- [Your objective]: Wherever the line with "power_and_ir_drop,netSwitchingFraction,24.7,%" sits in the listing below, transcribe from it up to and including the line with "yosys,avgSynthCellArea,9.01,um2", exactly, and leave the remaining lines out.
<<<<
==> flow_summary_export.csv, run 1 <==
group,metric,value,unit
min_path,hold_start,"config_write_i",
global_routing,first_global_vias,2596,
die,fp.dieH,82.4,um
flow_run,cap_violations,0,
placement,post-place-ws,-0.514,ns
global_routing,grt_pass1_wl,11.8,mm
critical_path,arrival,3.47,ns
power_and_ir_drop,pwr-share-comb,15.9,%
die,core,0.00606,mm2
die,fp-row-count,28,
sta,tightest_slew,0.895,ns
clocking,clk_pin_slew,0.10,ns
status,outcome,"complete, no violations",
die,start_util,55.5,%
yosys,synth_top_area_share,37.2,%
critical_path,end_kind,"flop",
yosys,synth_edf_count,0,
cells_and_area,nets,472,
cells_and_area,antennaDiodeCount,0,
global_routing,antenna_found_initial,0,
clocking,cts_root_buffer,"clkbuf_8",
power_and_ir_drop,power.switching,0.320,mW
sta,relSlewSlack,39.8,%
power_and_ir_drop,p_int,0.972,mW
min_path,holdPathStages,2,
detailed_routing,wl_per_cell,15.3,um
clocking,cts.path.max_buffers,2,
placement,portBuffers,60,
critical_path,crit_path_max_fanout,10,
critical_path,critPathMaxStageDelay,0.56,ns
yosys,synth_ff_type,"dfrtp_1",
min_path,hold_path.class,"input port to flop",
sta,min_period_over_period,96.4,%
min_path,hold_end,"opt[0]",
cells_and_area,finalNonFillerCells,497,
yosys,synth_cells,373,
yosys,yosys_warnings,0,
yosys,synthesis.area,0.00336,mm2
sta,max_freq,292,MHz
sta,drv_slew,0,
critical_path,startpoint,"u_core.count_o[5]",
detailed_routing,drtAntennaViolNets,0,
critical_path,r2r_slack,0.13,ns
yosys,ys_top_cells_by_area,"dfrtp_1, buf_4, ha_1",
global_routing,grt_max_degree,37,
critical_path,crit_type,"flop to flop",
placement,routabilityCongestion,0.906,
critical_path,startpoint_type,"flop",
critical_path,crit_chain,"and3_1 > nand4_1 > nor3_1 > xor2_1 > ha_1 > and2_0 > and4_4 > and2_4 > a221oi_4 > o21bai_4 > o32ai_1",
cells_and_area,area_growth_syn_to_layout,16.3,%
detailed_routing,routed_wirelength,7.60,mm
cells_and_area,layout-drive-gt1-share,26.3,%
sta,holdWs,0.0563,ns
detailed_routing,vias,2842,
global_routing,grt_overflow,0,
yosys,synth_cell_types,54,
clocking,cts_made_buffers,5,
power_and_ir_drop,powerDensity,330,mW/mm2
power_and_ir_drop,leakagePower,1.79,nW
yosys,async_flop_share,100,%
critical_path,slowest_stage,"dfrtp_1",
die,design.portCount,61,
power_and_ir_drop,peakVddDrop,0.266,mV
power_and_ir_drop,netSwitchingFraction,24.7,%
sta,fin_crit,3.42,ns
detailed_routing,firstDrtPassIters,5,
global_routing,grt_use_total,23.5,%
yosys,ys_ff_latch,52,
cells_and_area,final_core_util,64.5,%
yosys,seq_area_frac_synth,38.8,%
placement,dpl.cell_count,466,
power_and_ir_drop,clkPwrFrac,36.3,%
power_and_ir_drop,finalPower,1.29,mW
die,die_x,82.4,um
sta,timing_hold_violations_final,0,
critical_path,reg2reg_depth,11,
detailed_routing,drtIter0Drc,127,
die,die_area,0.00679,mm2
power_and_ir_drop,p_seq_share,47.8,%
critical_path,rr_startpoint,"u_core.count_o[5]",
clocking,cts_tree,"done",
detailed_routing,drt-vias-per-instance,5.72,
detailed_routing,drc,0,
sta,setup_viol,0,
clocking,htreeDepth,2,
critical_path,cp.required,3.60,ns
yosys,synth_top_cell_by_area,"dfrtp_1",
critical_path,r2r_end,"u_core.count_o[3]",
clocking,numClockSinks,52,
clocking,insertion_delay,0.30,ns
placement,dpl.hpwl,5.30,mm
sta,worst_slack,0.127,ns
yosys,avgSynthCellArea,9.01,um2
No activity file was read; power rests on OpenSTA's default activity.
$ cat config.mk
export PLATFORM = sky130hd
export DESIGN_NAME = sasc_top
export DESIGN_NICKNAME = d
export VERILOG_FILES = /design/src/rtl/sasc_pkg.sv /design/src/rtl/sasc_top.sv
export VERILOG_INCLUDE_DIRS = /design/src /design/src/rtl
export SDC_FILE = /design/constraint.sdc
export NUM_CORES = 1
export LEC_CHECK = 0
export BUFFER_PORTS_ARGS = -buffer_cell sky130_fd_sc_hd__buf_2
export CAP_MARGIN = 25
export CORE_ASPECT_RATIO = 1.75
export CORE_MARGIN = 3
export CORE_UTILIZATION = 55
export CTS_CLUSTER_DIAMETER = 100
export DETAILED_ROUTE_END_ITERATION = 7
export PLACE_DENSITY = 0.77
export RECOVER_POWER = 100
export SLEW_MARGIN = 40
export SYNTH_ARGS = -nofsm -noshare
export SYNTH_HDL_FRONTEND = slang
export SYNTH_SLANG_ARGS = --single-unit
$ cat constraint.sdc
create_clock -name mclk -period 5.1 [get_ports mclk]
set_clock_uncertainty 0.15 [all_clocks]
set_input_delay 1.02 -clock mclk [delete_from_list [all_inputs] [get_ports mclk]]
set_output_delay 1.02 -clock mclk [all_outputs]
set_load 0.005 [all_outputs]
### src/rtl/selfprog_map.vh
`ifndef SELFPROG_MAP_VH
`define SELFPROG_MAP_VH

// ****************************************************************
// Register byte offsets
// ****************************************************************
`define OFS_CTRL 8'h00
`define OFS_POINTER 8'h04
`define OFS_DATA 8'h08
`define OFS_INSTR 8'h0C
`define OFS_RESULT 8'h10
`define OFS_BUFMASK 8'h14
`define OFS_STATUS 8'h18

// ****************************************************************
// Control register fields
// ****************************************************************
`define CTL_IRQ_EN 7
`define CTL_CBUSY 6
`define CTL_CREAD_EN 4
`define CTL_LOCK_SET 3
`define CTL_PAGE_WR 2
`define CTL_PAGE_ERS 1
`define CTL_SP_EN 0
`define CTL_RESET 8'h00

// Lower five-bit commands
`define CMD_CREAD 5'b1_0001
`define CMD_LOCK 5'b0_1001
`define CMD_WRITE 5'b0_0101
`define CMD_ERASE 5'b0_0011
`define CMD_LOAD 5'b0_0001

// ****************************************************************
// Pointer fields and readback selectors
// ****************************************************************
`define PTR_PAGE_HI 12
`define PTR_PAGE_LO 6
`define PTR_WORD_HI 5
`define PTR_WORD_LO 1
`define SEL_FUSE_LOW 16'h0000
`define SEL_LOCK 16'h0001
`define SEL_FUSE_EXT 16'h0002
`define SEL_FUSE_HIGH 16'h0003

// Lock bits 5..2 boot locks, 1..0 memory locks
`define LOCK_BOOT_HI 5
`define LOCK_BOOT_LO 2
`define LOCK_RESET 8'hFF

// ****************************************************************
// Timing
// ****************************************************************
`define STORE_WINDOW 3'd4
`define LOAD_WINDOW 3'd3
`define CLK_PERIOD_PS 8000
`define PROG_TIME_US 4500
// Scaled so that the intermediate product stays inside 32 bits
`define PROG_CYCLES ((`PROG_TIME_US * 1000) / (`CLK_PERIOD_PS / 1000))

`endif

### src/rtl/prog_timer.v
`timescale 1ns/1ps
`default_nettype none
`include "selfprog_map.vh"

// ****************************************************************
// Flash operation timer
// ****************************************************************
module prog_timer #(
   parameter integer CYCLES = `PROG_CYCLES
) (
   input wire ref_clk,
   input wire reset_n,
   input wire start,
   output reg running_q,
   output reg done_q
);

   reg [31:0] count_q;

   // Reset does not stop a running operation: the cell must finish
   // Reset sits in the else branch so an unknown flag still gets cleared
   always @(posedge ref_clk) begin
      if (reset_n || running_q) begin
         done_q <= 1'b0;
         if (running_q) begin
            if (count_q == CYCLES - 1) begin
               running_q <= 1'b0;
               done_q <= 1'b1;
               count_q <= 32'h0000_0000;
            end else begin
               count_q <= count_q + 32'h0000_0001;
            end
         end else if (start) begin
            running_q <= 1'b1;
            count_q <= 32'h0000_0000;
         end
      end else begin
         count_q <= 32'h0000_0000;
         running_q <= 1'b0;
         done_q <= 1'b0;
      end
   end

endmodule // prog_timer

`default_nettype wire

### src/rtl/flash_self_program_sequencer.v
// Functional notes
// - Erase: command 00011, store within four cycles
// - Erase uses only page field of pointer
// - Concurrent target runs on; halting target stalls
// - Load: command 00001 stores data at word
// - Buffer clears on write, read-enable, reset
// - EEPROM write during loading discards buffer
// - Write: command 00101, data ignored, page only
// - Ready interrupt while enable bit clear
// - Erase/write of a concurrent page blocks reads, busy flag
// - Lock set: command 01001, value from data zero
// - Zero bits 5..2 program boot locks
// - Lock programming never stalls or blocks reads
// - EEPROM busy rejects programming and readback
// - Pointer 0001 readback returns lock byte
// - Lock-set, enable self-clear on end/timeout
// - Lock byte layout 5..2 boot, 1..0 memory
// - Pointers 0000, 0002, 0003 select fuse bytes
// - Programmed bits read zero, unprogrammed one
// - Reset never aborts a running flash write
// - Control register bit layout
// - Unlisted five-bit commands have no effect
// - Enable bit stays set until operation ends
// - Page load clears concurrent busy flag
`timescale 1ns/1ps
`default_nettype none
`include "selfprog_map.vh"

module flash_self_program_sequencer #(
   parameter integer PROG_CYCLES = `PROG_CYCLES,
   parameter integer HALT_PAGE_FIRST = 96,
   parameter integer PAGE_WORDS = 32
) (
   input wire ref_clk,
   input wire reset_n,
   input wire hsel,
   input wire [31:0] haddr,
   input wire [1:0] htrans,
   input wire hwrite,
   input wire [2:0] hsize,
   input wire hready,
   input wire [31:0] hwdata,
   output reg [31:0] hrdata,
   output reg hreadyout,
   output reg hresp,
   input wire eeprom_write_busy,
   input wire [7:0] fuse_low_byte,
   input wire [7:0] fuse_high_byte,
   input wire [7:0] extended_fuse_byte,
   output reg core_halt_q,
   output reg concurrent_read_block_q,
   output reg ready_irq_q,
   output reg flash_erase_q,
   output reg flash_write_q,
   output reg flash_lock_q,
   output reg [6:0] flash_page_q
);

   // ****************************************************************
   // State
   // ****************************************************************
   reg [7:0] ctrl_q;
   reg [15:0] pointer_q;
   reg [7:0] data_reg_zero_q;
   reg [7:0] data_reg_one_q;
   reg [7:0] result_q;
   reg [7:0] lock_q;
   reg [7:0] lock_value_q;
   reg [2:0] window_q;
   reg [1:0] op_q;
   reg [PAGE_WORDS-1:0] buf_valid_q;
   reg [15:0] page_buf [0:PAGE_WORDS-1];
   reg wr_pend_q;
   reg [7:0] wr_addr_q;
   reg eeprom_busy_prev_q;
   wire timer_running;
   wire timer_done;
   reg timer_start;

   localparam [1:0] OP_NONE = 2'd0;
   localparam [1:0] OP_ERASE = 2'd1;
   localparam [1:0] OP_WRITE = 2'd2;
   localparam [1:0] OP_LOCK = 2'd3;

   wire busy = timer_running | (op_q != OP_NONE);
   wire [4:0] word_sel = pointer_q[`PTR_WORD_HI:`PTR_WORD_LO];
   wire [6:0] page_sel = pointer_q[`PTR_PAGE_HI:`PTR_PAGE_LO];

   // ****************************************************************
   // Bus decode
   // ****************************************************************
   function is_reg;
      input [7:0] a;
      input [7:0] ofs;
      begin
         is_reg = (a == ofs);
      end
   endfunction

   wire addr_phase = hsel & hready & htrans[1];
   wire wr_now = wr_pend_q;
   wire [4:0] cmd_in = hwdata[4:0];
   wire ctrl_wr = wr_now && is_reg(wr_addr_q, `OFS_CTRL);
   wire instr_wr = wr_now && is_reg(wr_addr_q, `OFS_INSTR);
   wire store_ins = instr_wr & hwdata[0];
   wire load_ins = instr_wr & hwdata[1] & ~hwdata[0];
   wire cmd_ok = (cmd_in == `CMD_CREAD) || (cmd_in == `CMD_LOCK) ||
                 (cmd_in == `CMD_WRITE) || (cmd_in == `CMD_ERASE) ||
                 (cmd_in == `CMD_LOAD);
   wire store_open = ctrl_q[`CTL_SP_EN] && (window_q != 3'd0) &&
                     (op_q == OP_NONE);
   wire load_open = store_open && ctrl_q[`CTL_LOCK_SET] &&
                    (window_q > `STORE_WINDOW - `LOAD_WINDOW);

   // Accepted requests; an EEPROM write refuses both
   wire store_go = store_ins && store_open && !eeprom_write_busy;
   wire load_go = load_ins && load_open && !eeprom_write_busy;

   // Registered answer: data in the data phase, zero wait states
   always @(posedge ref_clk) begin
      if (!reset_n) begin
         hrdata <= 32'h0000_0000;
         hreadyout <= 1'b0;
         hresp <= 1'b0;
         wr_pend_q <= 1'b0;
         wr_addr_q <= 8'h00;
      end else begin
         hreadyout <= 1'b1;
         hresp <= 1'b0;
         wr_pend_q <= addr_phase & hwrite;
         wr_addr_q <= {haddr[7:2], 2'b00};
         if (addr_phase && !hwrite) begin
            if (is_reg(haddr[7:0], `OFS_CTRL)) begin
               hrdata <= {24'h00_0000, ctrl_q[7:6], 1'b0, ctrl_q[4:0]};
            end else if (is_reg(haddr[7:0], `OFS_POINTER)) begin
               hrdata <= {16'h0000, pointer_q};
            end else if (is_reg(haddr[7:0], `OFS_DATA)) begin
               // Upper half shows the buffer word that the pointer selects
               hrdata <= {(buf_valid_q[word_sel] ? page_buf[word_sel] :
                          16'h0000), data_reg_one_q, data_reg_zero_q};
            end else if (is_reg(haddr[7:0], `OFS_RESULT)) begin
               hrdata <= {24'h00_0000, result_q};
            end else if (is_reg(haddr[7:0], `OFS_BUFMASK)) begin
               hrdata <= {{(32-PAGE_WORDS){1'b0}}, buf_valid_q};
            end else if (is_reg(haddr[7:0], `OFS_STATUS)) begin
               hrdata <= {29'h0000_0000, eeprom_write_busy, core_halt_q,
                          busy};
            end else begin
               hrdata <= 32'h0000_0000;
            end
         end
      end
   end

   // ****************************************************************
   // Readback selection
   // ****************************************************************
   // Fuse and lock cells read zero when programmed
   function [7:0] readback;
      input [15:0] ptr;
      input [7:0] lockb;
      input [7:0] flo;
      input [7:0] fhi;
      input [7:0] fex;
      begin
         if (ptr == `SEL_LOCK) begin
            readback = {2'b11, lockb[5:0]};
         end else if (ptr == `SEL_FUSE_EXT) begin
            readback = fex;
         end else if (ptr == `SEL_FUSE_HIGH) begin
            readback = fhi;
         end else begin
            readback = flo;
         end
      end
   endfunction

   // ****************************************************************
   // Sequencer
   // ****************************************************************
   always @* begin
      timer_start = 1'b0;
      if (store_go) begin
         if (ctrl_q[4:0] == `CMD_ERASE || ctrl_q[4:0] == `CMD_WRITE ||
             ctrl_q[4:0] == `CMD_LOCK) begin
            timer_start = 1'b1;
         end
      end
   end

   // Reset is held off while a flash cell operation runs; only the timer
   // gates it, so an unknown op code at power-up cannot hold reset off
   always @(posedge ref_clk) begin
      if (!reset_n && !timer_running) begin
         ctrl_q <= `CTL_RESET;
         pointer_q <= 16'h0000;
         data_reg_zero_q <= 8'h00;
         data_reg_one_q <= 8'h00;
         result_q <= 8'h00;
         window_q <= 3'd0;
         op_q <= OP_NONE;
         buf_valid_q <= {PAGE_WORDS{1'b0}};
         eeprom_busy_prev_q <= 1'b0;
         core_halt_q <= 1'b0;
         concurrent_read_block_q <= 1'b0;
         ready_irq_q <= 1'b0;
         flash_erase_q <= 1'b0;
         flash_write_q <= 1'b0;
         flash_lock_q <= 1'b0;
         flash_page_q <= 7'h00;
         lock_value_q <= 8'hFF;
      end else if (reset_n) begin
         eeprom_busy_prev_q <= eeprom_write_busy;
         ready_irq_q <= ctrl_q[`CTL_IRQ_EN] & ~ctrl_q[`CTL_SP_EN];
         concurrent_read_block_q <= ctrl_q[`CTL_CBUSY];

         // Software register writes
         if (wr_now && is_reg(wr_addr_q, `OFS_POINTER)) begin
            pointer_q <= hwdata[15:0];
         end
         if (wr_now && is_reg(wr_addr_q, `OFS_DATA)) begin
            data_reg_zero_q <= hwdata[7:0];
            data_reg_one_q <= hwdata[15:8];
         end

         // Window countdown; lapse drops the pending command
         if (window_q != 3'd0 && op_q == OP_NONE) begin
            window_q <= window_q - 3'd1;
            if (window_q == 3'd1) begin
               ctrl_q[4:0] <= 5'b0_0000;
            end
         end

         // EEPROM write while buffer holds data loses it all
         if (eeprom_write_busy && !eeprom_busy_prev_q) begin
            buf_valid_q <= {PAGE_WORDS{1'b0}};
         end

         if (ctrl_wr && !busy) begin
            ctrl_q[`CTL_IRQ_EN] <= hwdata[`CTL_IRQ_EN];
            if (cmd_ok && !eeprom_write_busy) begin
               ctrl_q[4:0] <= cmd_in;
               window_q <= `STORE_WINDOW;
            end
         end else if (store_go) begin
            window_q <= 3'd0;
            case (ctrl_q[4:0])
               `CMD_LOAD: begin
                  page_buf[word_sel] <= {data_reg_one_q,
                                         data_reg_zero_q};
                  buf_valid_q[word_sel] <= 1'b1;
                  ctrl_q[`CTL_CBUSY] <= 1'b0;
                  ctrl_q[4:0] <= 5'b0_0000;
               end
               `CMD_CREAD: begin
                  ctrl_q[`CTL_CBUSY] <= 1'b0;
                  buf_valid_q <= {PAGE_WORDS{1'b0}};
                  ctrl_q[4:0] <= 5'b0_0000;
               end
               `CMD_ERASE, `CMD_WRITE: begin
                  // Only the page field is taken; data ignored
                  flash_page_q <= page_sel;
                  // A store in the last window cycle keeps the command
                  ctrl_q[4:0] <= ctrl_q[4:0];
                  if (ctrl_q[`CTL_PAGE_ERS]) begin
                     op_q <= OP_ERASE;
                     flash_erase_q <= 1'b1;
                  end else begin
                     op_q <= OP_WRITE;
                     flash_write_q <= 1'b1;
                  end
                  if (page_sel >= HALT_PAGE_FIRST) begin
                     core_halt_q <= 1'b1;
                  end else begin
                     ctrl_q[`CTL_CBUSY] <= 1'b1;
                     concurrent_read_block_q <= 1'b1;
                  end
               end
               default: begin
                  // Lock set; pointer is a don't care, no stall
                  op_q <= OP_LOCK;
                  flash_lock_q <= 1'b1;
                  lock_value_q <= data_reg_zero_q;
                  ctrl_q[4:0] <= ctrl_q[4:0];
               end
            endcase
         end else if (load_go) begin
            result_q <= readback(pointer_q, lock_q, fuse_low_byte,
                                 fuse_high_byte, extended_fuse_byte);
            ctrl_q[4:0] <= 5'b0_0000;
            window_q <= 3'd0;
         end

         // Enable bit stays high until the cell operation ends
         if (timer_done) begin
            ctrl_q[4:0] <= 5'b0_0000;
            op_q <= OP_NONE;
            core_halt_q <= 1'b0;
            flash_erase_q <= 1'b0;
            flash_write_q <= 1'b0;
            flash_lock_q <= 1'b0;
            if (op_q == OP_WRITE) begin
               buf_valid_q <= {PAGE_WORDS{1'b0}};
            end
         end
      end
   end

   // ****************************************************************
   // Non-volatile lock cells
   // ****************************************************************
   // Lock cells hold through reset; no path sets a programmed lock bit back to one
   initial lock_q = `LOCK_RESET;
   always @(posedge ref_clk) begin
      if (timer_done && op_q == OP_LOCK) begin
         lock_q[`LOCK_BOOT_HI:`LOCK_BOOT_LO] <=
            lock_q[`LOCK_BOOT_HI:`LOCK_BOOT_LO] &
            lock_value_q[`LOCK_BOOT_HI:`LOCK_BOOT_LO];
      end
   end

   prog_timer #(
      .CYCLES(PROG_CYCLES)
   ) u_timer (
      .ref_clk(ref_clk),
      .reset_n(reset_n),
      .start(timer_start),
      .running_q(timer_running),
      .done_q(timer_done)
   );

endmodule // flash_self_program_sequencer

`default_nettype wire

### config.mk
export PLATFORM = sky130hd
export DESIGN_NAME = flash_self_program_sequencer
export DESIGN_NICKNAME = d
export VERILOG_FILES = /design/src/rtl/prog_timer.v /design/src/rtl/flash_self_program_sequencer.v
export VERILOG_INCLUDE_DIRS = /design/src /design/src/rtl
export SDC_FILE = /design/constraint.sdc
export NUM_CORES = 1
export LEC_CHECK = 0
export BUFFER_PORTS_ARGS = -buffer_cell sky130_fd_sc_hd__buf_2
export CELL_PAD_IN_SITES_DETAIL_PLACEMENT = 1
export CELL_PAD_IN_SITES_GLOBAL_PLACEMENT = 1
export CORE_UTILIZATION = 46
export DETAILED_ROUTE_END_ITERATION = 12
export PLACE_DENSITY = 0.74
export SYNTH_ARGS = -nofsm -noshare
export SYNTH_HDL_FRONTEND = slang
export SYNTH_SLANG_ARGS = --single-unit
### constraint.sdc
create_clock -name ref_clk -period 3 [get_ports ref_clk]
set_input_delay 0.3 -clock ref_clk [delete_from_list [all_inputs] [get_ports ref_clk]]
set_output_delay 0.3 -clock ref_clk [all_outputs]
set_load 0.1 [all_outputs]
==> flow_summary_export.csv, run 1 <==
group,metric,value,unit
setup_path,reg2reg_from,"window_q[1]",
clocking,cts-buffers-inserted,74,
setup_path,path_cells,"inv_1 > ha_1 > nor2b_1 > or4_4 > or2_0 > nor2_4 > nand3_2 > buf_4 > nor2_1 > buf_12",
finish,syn2layout_area_growth,17.3,%
routing,vias_per_cell,6.08,
die,fp.dieW,249,um
run,maxCapViolCount,0,
finish,drive_gt1_share,23.1,%
placement,dp_hpwl,53800,um
global_routing,antenna_found_initial,8,
finish,nets,2195,
sta,period_share,97.0,%
routing,dr_total_vias,17800,
setup_path,critPathArrivalTime,3.24,ns
die,core_area,0.0604,sq mm
finish,final_core_util,54.5,%
sta,fmax,0.344,GHz
global_routing,grt-ovfl-total,0,
clocking,cts_tree,"yes",
placement,place_area,0.0303,sq mm
power_and_ir_drop,leakage,11.2,nW
power_and_ir_drop,powerDensity,596,mW/mm^2
setup_path,start_kind,"flip-flop",
synthesis,synth_area_per_cell,14.8,sq um
sta,hold_viol,0,
hold_path,hold_start,"hwdata[4]",
setup_path,rr_worst_depth,10,
setup_path,cp-end-kind,"flip-flop",
global_routing,track_usage,26.1,%
synthesis,synthesis.nets,1999,
routing,wire_per_inst,27.5,um
hold_path,holdPathStages,3,
die,pin_count,146,
setup_path,slowest_stage,"or4_4",
finish,multiInputGateArea,0.00843,sq mm
routing,drc,0,
power_and_ir_drop,ir_drop,384,uV
die,num_rows,90,
finish,ff_latch_area,0.0191,sq mm
synthesis,syn_inst,1896,
synthesis,synth_edf_count,516,
synthesis,seq_area_frac_synth,68.1,%
routing,first_iter_violations,1664,
synthesis,ys_top_cells_by_count,"edfxtp_1, dfxtp_1, nand2_1",
outcome,outcome,"completed",
power_and_ir_drop,power_frac_clock,45.3,%
routing,final_antenna_net_count,0,
setup_path,path_delay_family,"simple AND/OR/NAND/NOR gates",
power_and_ir_drop,combPwrFrac,2.3,%
power_and_ir_drop,pwr-share-seq,52.4,%
sta,period_needed,2.91,ns
sta,drv_slew,0,
clocking,cts-root-buf,"clkbuf_16",
sta,relSlewSlack,25.9,%
synthesis,synth_warnings,0,
setup_path,cp.required,3.33,ns
sta,rsz0062_at_grt,"yes",
global_routing,grt_pass1_wl,120000,um
setup_path,critical_path_buf_inv_count,3,
setup_path,worst-r2r-setup-slack,0.09,ns
die,initial_utilization,46.5,%
synthesis,netlist.area_leader.share,55.2,%
setup_path,slowest_delay,0.55,ns
synthesis,ys_top_cells_by_area,"edfxtp_1, dfxtp_1, mux4_2, mux2i_1, nand2_1",
sta,finalSetupViolCount,0,
setup_path,r2r-end,"page_buf[31][4]",
routing,first_pass_iters,5,
setup_path,crit_fanout,16,
synthesis,synth-async-reset-ratio,0,%
placement,globalplace.congestion,0.933,
synthesis,synth_flop_cell,"edfxtp_1",
setup_path,critPathKind,"flip-flop to flip-flop",
power_and_ir_drop,switching_power,4.08,mW
die,die_area,0.0620,sq mm
clocking,clk_pin_slew_worst_paths,0.06,ns
finish,diodes,0,
die,die_y,249,um
finish,final_area,0.0329,sq mm
clocking,clock-sinks,697,
sta,fin_skew,0.0229,ns
clocking,clock_latency,0.63,ns
sta,timing.hold.ws,0.0411,ns
hold_path,hp-class,"primary input to flip-flop",
power_and_ir_drop,p_int,15.5,mW
hold_path,min_to,"ctrl_q[4]",
placement,port_buffers,100,
clocking,h-tree-depth,3,
finish,fillers,5801,
global_routing,grt_max_degree,41,
synthesis,synth.distinct_cells,81,
synthesis,synth_top_area_cell,"edfxtp_1",
clocking,clk_path_buf_depth,3,
power_and_ir_drop,swShare,20.8,%
global_routing,grt_pass1_vias,18900,
sta,worst_pin_slew,1.11,ns
synthesis,ys_ff_latch,697,
clocking,cts_setup_buffers,0,
routing,wl,80600,um
synthesis,netlist_area,0.0281,sq mm
synthesis,yosysMostFrequentCell,"edfxtp_1",
## state kept, by name, indices dropped and copies added (netlist names), 2 cells and up, named ones only
| register | flops |
|---|---|
| data_reg_zero_q | 8 |
| flash_page_q | 7 |
| result_q | 8 |
| window_q | 3 |
| data_reg_one_q | 8 |
| lock_value_q | 4 |
| ctrl_q | 7 |
| buf_valid_q | 32 |
| page_buf | 512 |
| u_timer.count_q | 32 |
| wr_addr_q | 6 |
| hrdata | 32 |
| pointer_q | 16 |
| op_q | 2 |
| lock_q | 4 |
## worst min-delay path, delay by kind of cell
family | cells | cell delay, ns
AO/OA/AOI/OAI | 1 | 0.07
buffers and inverters | 1 | 0.16
AND/OR/NAND/NOR | 1 | 0.07
## placed cells by master (no fill, tap or decap), types with 21 or more instances in the layout
master,count
a21oi_1,83
a22oi_1,31
a31oi_1,23
buf_12,30
buf_2,100
buf_4,89
clkbuf_1,21
clkbuf_16,75
dfxtp_1,177
dlygate4sd3_1,22
edfxtp_1,516
mux2_2,24
mux2i_1,148
mux4_2,89
nand2_1,155
nand3_1,26
nor2_1,87
o21ai_0,85
o22ai_1,41
## per-layer routing
layer	GRT usage [%]	wire length, um
met1	33.4	32200
met2	44.8	40600
met3	4.41	5060
met4	9.17	2680
met5	0	13
## cell type report
type	instances	share of cell area (%)
sequential	697	58.1
multi-input combinational	1067	25.6
clock buffer	102	6.19
timing repair buffer	241	6.04
tap	782	2.97
clock inverter	33	0.924
inverter	11	0.125
## stage by stage
step	instances	setup slack (ns)	setup TNS, ns	power, mW
floorplan	1896	-0.236	-100.04	10.8
global placement	2776	0.131	0	10.9
detailed placement	2776	0.0733	0	10.9
CTS	2933	0.0599	0	19.7
global route	2933	-0.00347	-0.00666	20.1
finish	2933	0.0898	0	19.6
## cells by family (layout without fill, tap and decap cells)
logic type | Yosys count | after routing | synth area share (%)
xor+xnor | 6 | 6 | 0.187
flops | 697 | 697 | 68.1
fa+ha+maj | 5 | 5 | 0.214
compound gates | 368 | 368 | 8.43
simple gates | 425 | 425 | 7.52
buf+inv | 132 | 387 | 2.07
mux | 262 | 262 | 13.4
other cells | 1 | 1 | 0.0134
## timing repair
item	CTS	global route
endpoints found under the setup margin	0	173
gates resized for setup	0	5
endpoints found under the hold margin	32	0
hold buffers	22	0
## power by group through the flow
stage | Sequential [mW] | Clock [mW] | Combinational [mW]
after global placement | 10.5 | 0 | 0.421
after detailed placement | 10.5 | 0 | 0.439
after global routing | 10.3 | 9.34 | 0.494
after CTS | 10.3 | 9.02 | 0.461
after floorplan | 10.5 | 0 | 0.220
final | 10.3 | 8.88 | 0.461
>>>>
- [Task result]:
power_and_ir_drop,netSwitchingFraction,24.7,%
sta,fin_crit,3.42,ns
detailed_routing,firstDrtPassIters,5,
global_routing,grt_use_total,23.5,%
yosys,ys_ff_latch,52,
cells_and_area,final_core_util,64.5,%
yosys,seq_area_frac_synth,38.8,%
placement,dpl.cell_count,466,
power_and_ir_drop,clkPwrFrac,36.3,%
power_and_ir_drop,finalPower,1.29,mW
die,die_x,82.4,um
sta,timing_hold_violations_final,0,
critical_path,reg2reg_depth,11,
detailed_routing,drtIter0Drc,127,
die,die_area,0.00679,mm2
power_and_ir_drop,p_seq_share,47.8,%
critical_path,rr_startpoint,"u_core.count_o[5]",
clocking,cts_tree,"done",
detailed_routing,drt-vias-per-instance,5.72,
detailed_routing,drc,0,
sta,setup_viol,0,
clocking,htreeDepth,2,
critical_path,cp.required,3.60,ns
yosys,synth_top_cell_by_area,"dfrtp_1",
critical_path,r2r_end,"u_core.count_o[3]",
clocking,numClockSinks,52,
clocking,insertion_delay,0.30,ns
placement,dpl.hpwl,5.30,mm
sta,worst_slack,0.127,ns
yosys,avgSynthCellArea,9.01,um2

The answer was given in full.